DIRECTIONS FOR THIS TASK:
For the data below, report how many lines contain the string "group" and write nothing more.

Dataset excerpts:
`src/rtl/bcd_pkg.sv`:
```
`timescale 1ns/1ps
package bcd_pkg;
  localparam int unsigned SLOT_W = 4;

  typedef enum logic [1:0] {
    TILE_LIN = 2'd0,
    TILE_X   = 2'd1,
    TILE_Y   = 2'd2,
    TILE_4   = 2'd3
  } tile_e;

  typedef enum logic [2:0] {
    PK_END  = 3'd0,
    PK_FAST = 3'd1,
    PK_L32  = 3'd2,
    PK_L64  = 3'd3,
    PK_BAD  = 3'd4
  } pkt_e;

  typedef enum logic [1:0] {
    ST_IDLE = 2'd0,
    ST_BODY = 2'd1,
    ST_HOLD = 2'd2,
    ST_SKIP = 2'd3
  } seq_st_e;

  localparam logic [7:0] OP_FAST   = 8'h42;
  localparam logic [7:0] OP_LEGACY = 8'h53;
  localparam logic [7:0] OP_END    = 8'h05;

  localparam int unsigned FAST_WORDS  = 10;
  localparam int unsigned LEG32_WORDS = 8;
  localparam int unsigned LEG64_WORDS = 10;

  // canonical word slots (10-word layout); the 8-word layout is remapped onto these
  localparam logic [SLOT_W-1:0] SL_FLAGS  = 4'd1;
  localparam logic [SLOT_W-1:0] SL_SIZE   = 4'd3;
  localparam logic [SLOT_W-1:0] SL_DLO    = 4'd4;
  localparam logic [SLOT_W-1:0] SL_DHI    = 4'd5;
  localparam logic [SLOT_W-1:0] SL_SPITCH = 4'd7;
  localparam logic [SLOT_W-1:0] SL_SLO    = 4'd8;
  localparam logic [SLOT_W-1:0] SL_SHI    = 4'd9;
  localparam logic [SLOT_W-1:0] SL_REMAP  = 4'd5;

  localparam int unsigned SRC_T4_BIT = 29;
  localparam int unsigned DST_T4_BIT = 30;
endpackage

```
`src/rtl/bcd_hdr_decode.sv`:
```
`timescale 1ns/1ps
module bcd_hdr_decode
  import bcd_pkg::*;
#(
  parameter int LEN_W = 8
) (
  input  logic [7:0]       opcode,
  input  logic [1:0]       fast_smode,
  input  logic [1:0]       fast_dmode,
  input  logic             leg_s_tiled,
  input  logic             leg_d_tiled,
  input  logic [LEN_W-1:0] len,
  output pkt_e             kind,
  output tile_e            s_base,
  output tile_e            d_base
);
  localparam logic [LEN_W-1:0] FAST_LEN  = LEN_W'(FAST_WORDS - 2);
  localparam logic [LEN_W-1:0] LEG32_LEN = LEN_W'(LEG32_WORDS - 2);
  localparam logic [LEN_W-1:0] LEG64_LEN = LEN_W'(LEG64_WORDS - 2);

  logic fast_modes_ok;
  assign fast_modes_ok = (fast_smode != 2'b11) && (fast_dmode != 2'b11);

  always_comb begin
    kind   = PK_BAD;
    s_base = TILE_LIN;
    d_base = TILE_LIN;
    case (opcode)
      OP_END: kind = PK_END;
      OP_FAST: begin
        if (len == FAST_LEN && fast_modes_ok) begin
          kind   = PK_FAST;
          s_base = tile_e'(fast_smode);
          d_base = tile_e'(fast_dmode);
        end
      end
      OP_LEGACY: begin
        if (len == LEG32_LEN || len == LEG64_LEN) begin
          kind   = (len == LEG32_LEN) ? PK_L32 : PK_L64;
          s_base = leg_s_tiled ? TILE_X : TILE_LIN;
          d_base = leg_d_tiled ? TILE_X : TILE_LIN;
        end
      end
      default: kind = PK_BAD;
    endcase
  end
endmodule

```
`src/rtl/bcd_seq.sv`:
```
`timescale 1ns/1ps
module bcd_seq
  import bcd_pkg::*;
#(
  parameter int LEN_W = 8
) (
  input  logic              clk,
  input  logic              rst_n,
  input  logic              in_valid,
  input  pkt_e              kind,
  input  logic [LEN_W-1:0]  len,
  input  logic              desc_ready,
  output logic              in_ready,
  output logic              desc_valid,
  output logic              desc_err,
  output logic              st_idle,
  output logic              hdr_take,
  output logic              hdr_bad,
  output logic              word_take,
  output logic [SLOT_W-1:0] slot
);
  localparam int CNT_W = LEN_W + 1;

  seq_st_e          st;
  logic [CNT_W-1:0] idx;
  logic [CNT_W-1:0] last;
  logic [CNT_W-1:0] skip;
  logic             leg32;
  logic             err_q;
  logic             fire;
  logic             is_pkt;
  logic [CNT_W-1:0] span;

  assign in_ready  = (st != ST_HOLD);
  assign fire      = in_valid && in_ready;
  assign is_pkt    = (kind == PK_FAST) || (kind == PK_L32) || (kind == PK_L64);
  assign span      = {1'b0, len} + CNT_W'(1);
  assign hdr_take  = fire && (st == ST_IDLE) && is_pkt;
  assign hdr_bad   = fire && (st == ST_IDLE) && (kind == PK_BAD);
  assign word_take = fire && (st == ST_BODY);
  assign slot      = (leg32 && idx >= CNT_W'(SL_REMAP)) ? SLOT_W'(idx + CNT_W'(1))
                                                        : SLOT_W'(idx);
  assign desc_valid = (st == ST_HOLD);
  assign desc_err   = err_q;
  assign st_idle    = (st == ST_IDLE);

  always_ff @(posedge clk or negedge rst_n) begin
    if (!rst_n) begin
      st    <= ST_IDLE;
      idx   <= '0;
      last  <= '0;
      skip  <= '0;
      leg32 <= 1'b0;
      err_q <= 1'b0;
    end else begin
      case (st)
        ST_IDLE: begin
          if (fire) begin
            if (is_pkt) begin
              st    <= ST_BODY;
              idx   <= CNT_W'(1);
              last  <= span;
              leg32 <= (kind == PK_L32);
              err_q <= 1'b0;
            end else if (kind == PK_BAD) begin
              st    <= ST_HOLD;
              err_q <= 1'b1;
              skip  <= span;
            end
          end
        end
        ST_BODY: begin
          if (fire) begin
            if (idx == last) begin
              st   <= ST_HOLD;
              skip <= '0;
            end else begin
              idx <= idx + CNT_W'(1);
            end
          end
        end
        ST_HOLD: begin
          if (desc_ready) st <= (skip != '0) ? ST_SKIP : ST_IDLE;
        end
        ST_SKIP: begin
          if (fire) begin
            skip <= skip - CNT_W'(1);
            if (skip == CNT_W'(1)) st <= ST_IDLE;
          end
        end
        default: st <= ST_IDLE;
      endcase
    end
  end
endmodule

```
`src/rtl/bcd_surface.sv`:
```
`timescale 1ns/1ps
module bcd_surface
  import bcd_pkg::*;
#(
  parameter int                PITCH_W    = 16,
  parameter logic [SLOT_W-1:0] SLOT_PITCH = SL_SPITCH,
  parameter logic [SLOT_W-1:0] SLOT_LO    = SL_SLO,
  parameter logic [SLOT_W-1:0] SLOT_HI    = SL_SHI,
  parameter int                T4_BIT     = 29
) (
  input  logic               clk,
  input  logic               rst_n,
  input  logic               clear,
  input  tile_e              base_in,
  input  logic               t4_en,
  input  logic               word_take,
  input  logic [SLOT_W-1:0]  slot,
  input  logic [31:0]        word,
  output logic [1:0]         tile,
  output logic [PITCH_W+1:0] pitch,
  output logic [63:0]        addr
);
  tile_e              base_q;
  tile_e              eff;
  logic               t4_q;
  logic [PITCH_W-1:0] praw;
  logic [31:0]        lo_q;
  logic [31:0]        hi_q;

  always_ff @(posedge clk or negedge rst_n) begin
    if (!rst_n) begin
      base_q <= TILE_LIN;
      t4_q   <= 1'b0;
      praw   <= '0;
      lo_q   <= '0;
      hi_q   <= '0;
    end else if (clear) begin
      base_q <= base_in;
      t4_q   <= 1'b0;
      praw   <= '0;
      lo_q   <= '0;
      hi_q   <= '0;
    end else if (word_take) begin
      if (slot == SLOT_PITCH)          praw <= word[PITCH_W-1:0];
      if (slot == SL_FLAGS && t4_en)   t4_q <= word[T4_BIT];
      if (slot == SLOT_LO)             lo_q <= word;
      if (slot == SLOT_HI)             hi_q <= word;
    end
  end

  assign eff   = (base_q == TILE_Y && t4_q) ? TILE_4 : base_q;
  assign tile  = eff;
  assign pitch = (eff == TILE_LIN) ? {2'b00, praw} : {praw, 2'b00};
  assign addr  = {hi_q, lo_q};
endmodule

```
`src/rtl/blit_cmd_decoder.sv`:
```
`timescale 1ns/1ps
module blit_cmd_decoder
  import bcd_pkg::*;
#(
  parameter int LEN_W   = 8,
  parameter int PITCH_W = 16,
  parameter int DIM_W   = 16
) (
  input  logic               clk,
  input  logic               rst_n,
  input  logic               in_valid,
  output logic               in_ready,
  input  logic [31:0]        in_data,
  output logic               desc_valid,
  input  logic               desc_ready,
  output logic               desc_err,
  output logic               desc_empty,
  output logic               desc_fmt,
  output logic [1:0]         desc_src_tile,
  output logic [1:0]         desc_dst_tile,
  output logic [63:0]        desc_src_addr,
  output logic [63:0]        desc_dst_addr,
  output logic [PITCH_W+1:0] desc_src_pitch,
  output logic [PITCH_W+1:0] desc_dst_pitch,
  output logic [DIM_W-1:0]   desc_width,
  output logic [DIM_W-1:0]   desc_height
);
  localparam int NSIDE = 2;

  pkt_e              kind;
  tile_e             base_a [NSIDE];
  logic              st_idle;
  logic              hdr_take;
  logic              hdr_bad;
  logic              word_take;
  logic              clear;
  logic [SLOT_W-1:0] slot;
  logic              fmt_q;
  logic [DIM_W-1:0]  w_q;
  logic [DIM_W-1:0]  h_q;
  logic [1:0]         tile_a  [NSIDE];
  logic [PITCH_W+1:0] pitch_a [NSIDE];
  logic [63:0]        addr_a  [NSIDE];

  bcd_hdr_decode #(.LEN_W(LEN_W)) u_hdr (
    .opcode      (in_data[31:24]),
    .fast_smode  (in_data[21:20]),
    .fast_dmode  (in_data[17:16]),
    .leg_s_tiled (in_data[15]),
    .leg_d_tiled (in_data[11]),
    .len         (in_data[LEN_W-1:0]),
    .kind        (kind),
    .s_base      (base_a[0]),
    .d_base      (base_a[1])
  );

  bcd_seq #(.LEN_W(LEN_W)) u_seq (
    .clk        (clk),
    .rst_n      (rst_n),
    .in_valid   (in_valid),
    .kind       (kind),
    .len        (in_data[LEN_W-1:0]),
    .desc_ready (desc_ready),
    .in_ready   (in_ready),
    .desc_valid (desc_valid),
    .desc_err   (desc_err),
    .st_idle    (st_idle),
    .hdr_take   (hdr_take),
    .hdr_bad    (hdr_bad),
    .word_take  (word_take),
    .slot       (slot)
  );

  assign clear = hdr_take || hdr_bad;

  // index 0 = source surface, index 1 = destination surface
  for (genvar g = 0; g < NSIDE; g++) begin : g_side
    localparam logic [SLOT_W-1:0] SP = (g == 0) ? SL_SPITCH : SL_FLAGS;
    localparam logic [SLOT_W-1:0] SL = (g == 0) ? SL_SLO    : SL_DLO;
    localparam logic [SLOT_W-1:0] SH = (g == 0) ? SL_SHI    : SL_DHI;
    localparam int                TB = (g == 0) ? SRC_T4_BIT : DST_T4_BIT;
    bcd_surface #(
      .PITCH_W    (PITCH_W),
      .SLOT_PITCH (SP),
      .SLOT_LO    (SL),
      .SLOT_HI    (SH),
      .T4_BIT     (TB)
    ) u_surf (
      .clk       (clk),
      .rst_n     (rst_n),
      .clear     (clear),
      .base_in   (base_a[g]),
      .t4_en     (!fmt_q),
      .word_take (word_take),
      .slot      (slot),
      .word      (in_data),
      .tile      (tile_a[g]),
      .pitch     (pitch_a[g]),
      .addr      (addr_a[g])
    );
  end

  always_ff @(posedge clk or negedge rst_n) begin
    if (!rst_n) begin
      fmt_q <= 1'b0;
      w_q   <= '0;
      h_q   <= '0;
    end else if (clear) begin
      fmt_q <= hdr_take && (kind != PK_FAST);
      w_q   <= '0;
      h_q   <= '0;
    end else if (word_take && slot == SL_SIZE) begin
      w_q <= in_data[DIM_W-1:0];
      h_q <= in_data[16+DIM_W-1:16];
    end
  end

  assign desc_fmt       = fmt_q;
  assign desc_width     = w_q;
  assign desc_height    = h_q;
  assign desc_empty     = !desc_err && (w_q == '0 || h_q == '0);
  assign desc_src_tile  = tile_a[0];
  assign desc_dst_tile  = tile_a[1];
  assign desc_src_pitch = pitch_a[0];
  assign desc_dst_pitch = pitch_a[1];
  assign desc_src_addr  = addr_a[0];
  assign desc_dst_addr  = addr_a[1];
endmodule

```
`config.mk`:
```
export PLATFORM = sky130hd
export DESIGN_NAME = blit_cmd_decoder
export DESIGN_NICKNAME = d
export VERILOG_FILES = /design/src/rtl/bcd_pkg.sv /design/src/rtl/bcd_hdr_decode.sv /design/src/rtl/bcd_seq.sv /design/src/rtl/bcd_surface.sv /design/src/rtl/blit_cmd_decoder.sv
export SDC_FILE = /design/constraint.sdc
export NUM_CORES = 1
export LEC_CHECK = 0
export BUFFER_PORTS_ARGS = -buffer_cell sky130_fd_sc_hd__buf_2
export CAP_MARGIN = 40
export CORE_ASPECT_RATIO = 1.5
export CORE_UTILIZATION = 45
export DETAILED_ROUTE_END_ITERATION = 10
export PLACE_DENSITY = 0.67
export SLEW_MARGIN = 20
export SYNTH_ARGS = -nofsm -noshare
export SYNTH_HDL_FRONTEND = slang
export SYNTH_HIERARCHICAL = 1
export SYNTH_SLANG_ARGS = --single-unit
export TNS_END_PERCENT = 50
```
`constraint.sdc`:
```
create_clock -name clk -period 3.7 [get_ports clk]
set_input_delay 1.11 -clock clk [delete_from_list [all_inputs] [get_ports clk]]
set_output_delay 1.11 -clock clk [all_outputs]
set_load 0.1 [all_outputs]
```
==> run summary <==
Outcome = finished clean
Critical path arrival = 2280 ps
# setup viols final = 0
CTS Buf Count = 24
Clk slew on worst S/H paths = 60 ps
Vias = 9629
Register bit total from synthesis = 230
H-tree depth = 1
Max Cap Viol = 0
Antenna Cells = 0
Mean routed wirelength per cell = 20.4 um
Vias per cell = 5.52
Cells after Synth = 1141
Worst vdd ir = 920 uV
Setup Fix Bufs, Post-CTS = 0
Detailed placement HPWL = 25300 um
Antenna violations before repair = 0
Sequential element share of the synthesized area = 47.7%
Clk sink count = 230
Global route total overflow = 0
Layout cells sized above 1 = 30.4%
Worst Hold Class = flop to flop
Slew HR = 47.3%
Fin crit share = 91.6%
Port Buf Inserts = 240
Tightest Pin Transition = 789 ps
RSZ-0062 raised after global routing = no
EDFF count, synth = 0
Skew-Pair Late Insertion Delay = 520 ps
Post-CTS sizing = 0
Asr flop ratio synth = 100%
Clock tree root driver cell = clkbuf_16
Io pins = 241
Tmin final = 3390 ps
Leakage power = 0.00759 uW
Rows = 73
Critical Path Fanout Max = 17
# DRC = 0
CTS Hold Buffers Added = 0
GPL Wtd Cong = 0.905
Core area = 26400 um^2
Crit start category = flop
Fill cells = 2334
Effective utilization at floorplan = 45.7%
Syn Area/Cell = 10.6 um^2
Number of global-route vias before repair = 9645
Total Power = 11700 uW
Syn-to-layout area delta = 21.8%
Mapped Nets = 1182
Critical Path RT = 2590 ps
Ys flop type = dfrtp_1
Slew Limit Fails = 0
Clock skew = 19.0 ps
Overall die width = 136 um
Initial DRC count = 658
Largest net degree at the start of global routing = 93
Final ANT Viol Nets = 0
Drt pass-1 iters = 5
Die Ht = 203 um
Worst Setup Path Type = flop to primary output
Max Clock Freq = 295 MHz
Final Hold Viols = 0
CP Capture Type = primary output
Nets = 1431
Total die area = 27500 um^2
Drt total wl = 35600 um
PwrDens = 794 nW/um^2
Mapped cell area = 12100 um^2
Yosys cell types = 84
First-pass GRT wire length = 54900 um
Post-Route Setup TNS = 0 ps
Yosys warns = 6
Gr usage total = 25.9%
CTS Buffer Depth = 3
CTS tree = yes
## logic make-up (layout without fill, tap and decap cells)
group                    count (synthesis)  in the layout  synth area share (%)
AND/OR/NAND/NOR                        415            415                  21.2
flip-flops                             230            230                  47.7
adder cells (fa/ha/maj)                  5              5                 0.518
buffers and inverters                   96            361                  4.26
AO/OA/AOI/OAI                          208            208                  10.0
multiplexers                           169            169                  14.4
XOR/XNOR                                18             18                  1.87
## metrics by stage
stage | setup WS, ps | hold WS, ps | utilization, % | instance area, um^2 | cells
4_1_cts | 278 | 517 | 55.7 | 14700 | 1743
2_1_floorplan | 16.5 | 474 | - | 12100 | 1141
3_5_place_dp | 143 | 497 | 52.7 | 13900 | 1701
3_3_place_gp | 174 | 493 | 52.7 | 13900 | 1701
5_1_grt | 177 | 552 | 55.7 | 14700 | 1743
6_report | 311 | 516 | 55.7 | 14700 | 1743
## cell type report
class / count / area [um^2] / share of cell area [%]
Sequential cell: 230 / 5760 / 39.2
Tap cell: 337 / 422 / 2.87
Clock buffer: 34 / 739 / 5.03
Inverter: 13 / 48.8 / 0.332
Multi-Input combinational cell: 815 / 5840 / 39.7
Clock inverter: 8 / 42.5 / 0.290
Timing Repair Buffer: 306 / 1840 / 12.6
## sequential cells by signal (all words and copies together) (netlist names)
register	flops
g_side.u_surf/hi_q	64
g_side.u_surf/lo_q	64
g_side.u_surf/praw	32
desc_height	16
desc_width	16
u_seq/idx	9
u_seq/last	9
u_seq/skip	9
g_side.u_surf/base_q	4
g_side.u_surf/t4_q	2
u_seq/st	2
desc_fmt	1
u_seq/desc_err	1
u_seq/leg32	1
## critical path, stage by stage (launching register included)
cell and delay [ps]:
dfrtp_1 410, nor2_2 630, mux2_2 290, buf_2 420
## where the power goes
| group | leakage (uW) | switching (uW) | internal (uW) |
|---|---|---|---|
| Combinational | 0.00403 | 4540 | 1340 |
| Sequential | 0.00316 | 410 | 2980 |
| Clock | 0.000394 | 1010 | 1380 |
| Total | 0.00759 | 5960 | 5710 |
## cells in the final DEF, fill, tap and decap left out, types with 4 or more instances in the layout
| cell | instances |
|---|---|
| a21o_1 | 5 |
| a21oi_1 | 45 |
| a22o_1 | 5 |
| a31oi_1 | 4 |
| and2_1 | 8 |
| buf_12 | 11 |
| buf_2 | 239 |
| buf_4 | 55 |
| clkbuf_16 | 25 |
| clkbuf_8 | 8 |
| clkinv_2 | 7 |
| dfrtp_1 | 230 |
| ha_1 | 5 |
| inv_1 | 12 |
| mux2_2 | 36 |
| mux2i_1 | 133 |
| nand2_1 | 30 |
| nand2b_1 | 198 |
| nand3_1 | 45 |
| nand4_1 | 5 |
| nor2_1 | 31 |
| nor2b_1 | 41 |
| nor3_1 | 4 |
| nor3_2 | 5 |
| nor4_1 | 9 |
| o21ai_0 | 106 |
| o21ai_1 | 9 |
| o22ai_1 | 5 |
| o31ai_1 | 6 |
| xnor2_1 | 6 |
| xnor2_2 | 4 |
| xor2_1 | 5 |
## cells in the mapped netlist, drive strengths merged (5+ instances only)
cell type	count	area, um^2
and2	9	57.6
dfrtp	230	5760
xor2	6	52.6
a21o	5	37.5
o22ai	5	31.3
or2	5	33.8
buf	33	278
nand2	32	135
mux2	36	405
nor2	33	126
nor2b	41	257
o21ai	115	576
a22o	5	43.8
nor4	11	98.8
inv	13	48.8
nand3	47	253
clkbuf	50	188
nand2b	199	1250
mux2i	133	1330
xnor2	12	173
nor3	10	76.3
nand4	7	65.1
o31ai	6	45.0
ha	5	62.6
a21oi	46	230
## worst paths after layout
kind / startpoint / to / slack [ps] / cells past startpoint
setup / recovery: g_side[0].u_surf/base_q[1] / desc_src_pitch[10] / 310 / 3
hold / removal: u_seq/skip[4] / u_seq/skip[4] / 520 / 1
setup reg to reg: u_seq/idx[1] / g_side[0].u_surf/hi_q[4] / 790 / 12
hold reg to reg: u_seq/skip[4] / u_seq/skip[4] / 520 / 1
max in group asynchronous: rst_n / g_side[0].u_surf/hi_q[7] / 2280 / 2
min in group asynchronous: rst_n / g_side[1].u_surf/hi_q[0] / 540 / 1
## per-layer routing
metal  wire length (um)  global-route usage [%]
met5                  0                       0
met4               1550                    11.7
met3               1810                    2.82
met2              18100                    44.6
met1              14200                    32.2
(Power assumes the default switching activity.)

EXERCISE SOLUTION:
4